Assigned task — Copy exactly the lines that run from the line containing "export DESIGN_NICKNAME = d" to the end of the material below, both ends included.
------------
$ cat config.mk
export PLATFORM = sky130hd
export DESIGN_NAME = ro_pair_comparator
export DESIGN_NICKNAME = d
export VERILOG_FILES = /design/src/rtl/puf_pkg.sv /design/src/rtl/ro_edge_counter.sv /design/src/rtl/ro_pair_comparator.sv
export SDC_FILE = /design/constraint.sdc
export NUM_CORES = 1
export LEC_CHECK = 0
export BUFFER_PORTS_ARGS = -buffer_cell sky130_fd_sc_hd__clkbuf_2
export CORE_MARGIN = 4
export CORE_UTILIZATION = 51
export DETAILED_ROUTE_END_ITERATION = 16
export PLACE_DENSITY_LB_ADDON = 0.08
export SETUP_SLACK_MARGIN = 0.02
export SLEW_MARGIN = 25
export SYNTH_ARGS = -nofsm -noshare
export SYNTH_HDL_FRONTEND = slang
export SYNTH_SLANG_ARGS = --single-unit
$ cat constraint.sdc
create_clock -name CLK -period 1.5 [get_ports CLK]
set_input_delay 0.075 -clock CLK [delete_from_list [all_inputs] [get_ports CLK]]
set_output_delay 0.075 -clock CLK [all_outputs]
set_load 0.01 [all_outputs]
------------
Result for this task —
export DESIGN_NICKNAME = d
export VERILOG_FILES = /design/src/rtl/puf_pkg.sv /design/src/rtl/ro_edge_counter.sv /design/src/rtl/ro_pair_comparator.sv
export SDC_FILE = /design/constraint.sdc
export NUM_CORES = 1
export LEC_CHECK = 0
export BUFFER_PORTS_ARGS = -buffer_cell sky130_fd_sc_hd__clkbuf_2
export CORE_MARGIN = 4
export CORE_UTILIZATION = 51
export DETAILED_ROUTE_END_ITERATION = 16
export PLACE_DENSITY_LB_ADDON = 0.08
export SETUP_SLACK_MARGIN = 0.02
export SLEW_MARGIN = 25
export SYNTH_ARGS = -nofsm -noshare
export SYNTH_HDL_FRONTEND = slang
export SYNTH_SLANG_ARGS = --single-unit
$ cat constraint.sdc
create_clock -name CLK -period 1.5 [get_ports CLK]
set_input_delay 0.075 -clock CLK [delete_from_list [all_inputs] [get_ports CLK]]
set_output_delay 0.075 -clock CLK [all_outputs]
set_load 0.01 [all_outputs]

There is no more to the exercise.